#### TASK REQUIREMENTS
Print out every record exactly as it appears.

==================================================

--- src/hw/rtl/mpps_out.sv ---
module mpps_out
    import mpps_pkg::*;
(
    input  logic                     clk,
    input  logic                     rst_n,
    input  logic                     t2_valid,
    input  tick_info_t               t2_info,
    input  row_t                     rd_data,
    input  logic                     out_ready,
    output logic                     out_free,
    output logic                     out_valid,
    output logic [PHASE_OUT_W-1:0]   out_phase,
    output logic signed [WORD_W-1:0] out_level [NUM_LEVELS]
);

    logic                     valid_reg, valid_next;
    logic [PHASE_OUT_W-1:0]   phase_reg;
    logic signed [WORD_W-1:0] level_reg [NUM_LEVELS];
    logic                     load;

    assign out_free = !valid_reg || out_ready;
    assign load     = t2_valid && out_free;

    // Drop the word once taken, refill from the pending tick
    always_comb
    begin
        valid_next = valid_reg && !out_ready;
        if (load)
        begin
            valid_next = 1'b1;
        end
    end

    always_ff @(posedge clk or negedge rst_n)
    begin
        if (!rst_n)
        begin
            valid_reg <= 1'b0;
        end
        else
        begin
            valid_reg <= valid_next;
        end
    end

    // Capture levels, swapping sides on mirrored phases
    always_ff @(posedge clk)
    begin
        if (load)
        begin
            phase_reg <= t2_info.phase;
            for (int k = 0; k < LEVELS_PER_SIDE; k++)
            begin
                level_reg[k] <= t2_info.swap ? row_word(rd_data, SLOT_RIGHT + k)
                                             : row_word(rd_data, SLOT_LEFT + k);
                level_reg[LEVELS_PER_SIDE + k] <= t2_info.swap ? row_word(rd_data, SLOT_LEFT + k)
                                                               : row_word(rd_data, SLOT_RIGHT + k);
            end
        end
    end

    assign out_valid = valid_reg;
    assign out_phase = phase_reg;
    assign out_level = level_reg;

endmodule
==> src/hw/rtl/mpps_pkg.sv <==
package mpps_pkg;

    // Store geometry
    localparam int MAX_PHASES_DEFAULT = 16;
    localparam int WORDS_PER_PHASE    = 9;
    localparam int WORD_W             = 32;
    localparam int LEVELS_PER_SIDE    = 4;
    localparam int NUM_LEVELS         = 2 * LEVELS_PER_SIDE;
    localparam int SLOT_W             = 4;
    localparam int ADDR_W             = 8;

    // Slot layout inside one row
    localparam int SLOT_DURATION = 0;
    localparam int SLOT_LEFT     = 1;
    localparam int SLOT_RIGHT    = SLOT_LEFT + LEVELS_PER_SIDE;

    // Configuration
    localparam int STARTUP_W   = 4;
    localparam int CYCLIC_W    = 5;
    localparam int PHASE_OUT_W = 4;
    localparam int CFG_IDX_W   = 1;
    localparam int CFG_DATA_W  = 5;

    localparam logic [CFG_IDX_W-1:0] REG_STARTUP = 1'b0;
    localparam logic [CFG_IDX_W-1:0] REG_CYCLIC  = 1'b1;

    localparam logic [STARTUP_W-1:0] STARTUP_RESET = 4'd0;
    localparam logic [CYCLIC_W-1:0]  CYCLIC_RESET  = 5'd2;
    localparam logic [CYCLIC_W-1:0]  CYCLIC_MIN    = 5'd2;

    // Item opcodes
    localparam logic OP_LOAD = 1'b0;
    localparam logic OP_TICK = 1'b1;

    // Divide by nine through a reciprocal, exact for any 8-bit index
    localparam int RECIP_W     = 6;
    localparam int RECIP_MUL   = 57;
    localparam int RECIP_SHIFT = 9;

    typedef logic [WORDS_PER_PHASE*WORD_W-1:0] row_t;

    typedef struct packed {
        logic [ADDR_W-1:0] row_idx;
        logic [SLOT_W-1:0] slot;
    } word_loc_t;

    // Pending tick result handed from the phase unit to the output stage
    typedef struct packed {
        logic                   swap;
        logic [PHASE_OUT_W-1:0] phase;
    } tick_info_t;

    // Split a flat word index into row and slot
    function automatic word_loc_t split_index(input logic [ADDR_W-1:0] idx);
        logic [ADDR_W+RECIP_W-1:0] prod;
        logic [ADDR_W-1:0]         quo;
        logic [ADDR_W-1:0]         rem;
        word_loc_t                 loc;
        prod = (ADDR_W+RECIP_W)'(idx) * (ADDR_W+RECIP_W)'(RECIP_MUL);
        quo  = ADDR_W'(prod >> RECIP_SHIFT);
        rem  = idx - ADDR_W'(quo * WORDS_PER_PHASE);
        loc.row_idx = quo;
        loc.slot    = SLOT_W'(rem);
        return loc;
    endfunction

    // Pick one word out of a row
    function automatic logic [WORD_W-1:0] row_word(input row_t row, input int slot);
        return row[slot*WORD_W +: WORD_W];
    endfunction

endpackage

==================================================

#### SOLUTION FOR THIS TASK
--- src/hw/rtl/mpps_out.sv ---
module mpps_out
    import mpps_pkg::*;
(
    input  logic                     clk,
    input  logic                     rst_n,
    input  logic                     t2_valid,
    input  tick_info_t               t2_info,
    input  row_t                     rd_data,
    input  logic                     out_ready,
    output logic                     out_free,
    output logic                     out_valid,
    output logic [PHASE_OUT_W-1:0]   out_phase,
    output logic signed [WORD_W-1:0] out_level [NUM_LEVELS]
);

    logic                     valid_reg, valid_next;
    logic [PHASE_OUT_W-1:0]   phase_reg;
    logic signed [WORD_W-1:0] level_reg [NUM_LEVELS];
    logic                     load;

    assign out_free = !valid_reg || out_ready;
    assign load     = t2_valid && out_free;

    // Drop the word once taken, refill from the pending tick
    always_comb
    begin
        valid_next = valid_reg && !out_ready;
        if (load)
        begin
            valid_next = 1'b1;
        end
    end

    always_ff @(posedge clk or negedge rst_n)
    begin
        if (!rst_n)
        begin
            valid_reg <= 1'b0;
        end
        else
        begin
            valid_reg <= valid_next;
        end
    end

    // Capture levels, swapping sides on mirrored phases
    always_ff @(posedge clk)
    begin
        if (load)
        begin
            phase_reg <= t2_info.phase;
            for (int k = 0; k < LEVELS_PER_SIDE; k++)
            begin
                level_reg[k] <= t2_info.swap ? row_word(rd_data, SLOT_RIGHT + k)
                                             : row_word(rd_data, SLOT_LEFT + k);
                level_reg[LEVELS_PER_SIDE + k] <= t2_info.swap ? row_word(rd_data, SLOT_LEFT + k)
                                                               : row_word(rd_data, SLOT_RIGHT + k);
            end
        end
    end

    assign out_valid = valid_reg;
    assign out_phase = phase_reg;
    assign out_level = level_reg;

endmodule
==> src/hw/rtl/mpps_pkg.sv <==
package mpps_pkg;

    // Store geometry
    localparam int MAX_PHASES_DEFAULT = 16;
    localparam int WORDS_PER_PHASE    = 9;
    localparam int WORD_W             = 32;
    localparam int LEVELS_PER_SIDE    = 4;
    localparam int NUM_LEVELS         = 2 * LEVELS_PER_SIDE;
    localparam int SLOT_W             = 4;
    localparam int ADDR_W             = 8;

    // Slot layout inside one row
    localparam int SLOT_DURATION = 0;
    localparam int SLOT_LEFT     = 1;
    localparam int SLOT_RIGHT    = SLOT_LEFT + LEVELS_PER_SIDE;

    // Configuration
    localparam int STARTUP_W   = 4;
    localparam int CYCLIC_W    = 5;
    localparam int PHASE_OUT_W = 4;
    localparam int CFG_IDX_W   = 1;
    localparam int CFG_DATA_W  = 5;

    localparam logic [CFG_IDX_W-1:0] REG_STARTUP = 1'b0;
    localparam logic [CFG_IDX_W-1:0] REG_CYCLIC  = 1'b1;

    localparam logic [STARTUP_W-1:0] STARTUP_RESET = 4'd0;
    localparam logic [CYCLIC_W-1:0]  CYCLIC_RESET  = 5'd2;
    localparam logic [CYCLIC_W-1:0]  CYCLIC_MIN    = 5'd2;

    // Item opcodes
    localparam logic OP_LOAD = 1'b0;
    localparam logic OP_TICK = 1'b1;

    // Divide by nine through a reciprocal, exact for any 8-bit index
    localparam int RECIP_W     = 6;
    localparam int RECIP_MUL   = 57;
    localparam int RECIP_SHIFT = 9;

    typedef logic [WORDS_PER_PHASE*WORD_W-1:0] row_t;

    typedef struct packed {
        logic [ADDR_W-1:0] row_idx;
        logic [SLOT_W-1:0] slot;
    } word_loc_t;

    // Pending tick result handed from the phase unit to the output stage
    typedef struct packed {
        logic                   swap;
        logic [PHASE_OUT_W-1:0] phase;
    } tick_info_t;

    // Split a flat word index into row and slot
    function automatic word_loc_t split_index(input logic [ADDR_W-1:0] idx);
        logic [ADDR_W+RECIP_W-1:0] prod;
        logic [ADDR_W-1:0]         quo;
        logic [ADDR_W-1:0]         rem;
        word_loc_t                 loc;
        prod = (ADDR_W+RECIP_W)'(idx) * (ADDR_W+RECIP_W)'(RECIP_MUL);
        quo  = ADDR_W'(prod >> RECIP_SHIFT);
        rem  = idx - ADDR_W'(quo * WORDS_PER_PHASE);
        loc.row_idx = quo;
        loc.slot    = SLOT_W'(rem);
        return loc;
    endfunction

    // Pick one word out of a row
    function automatic logic [WORD_W-1:0] row_word(input row_t row, input int slot);
        return row[slot*WORD_W +: WORD_W];
    endfunction

endpackage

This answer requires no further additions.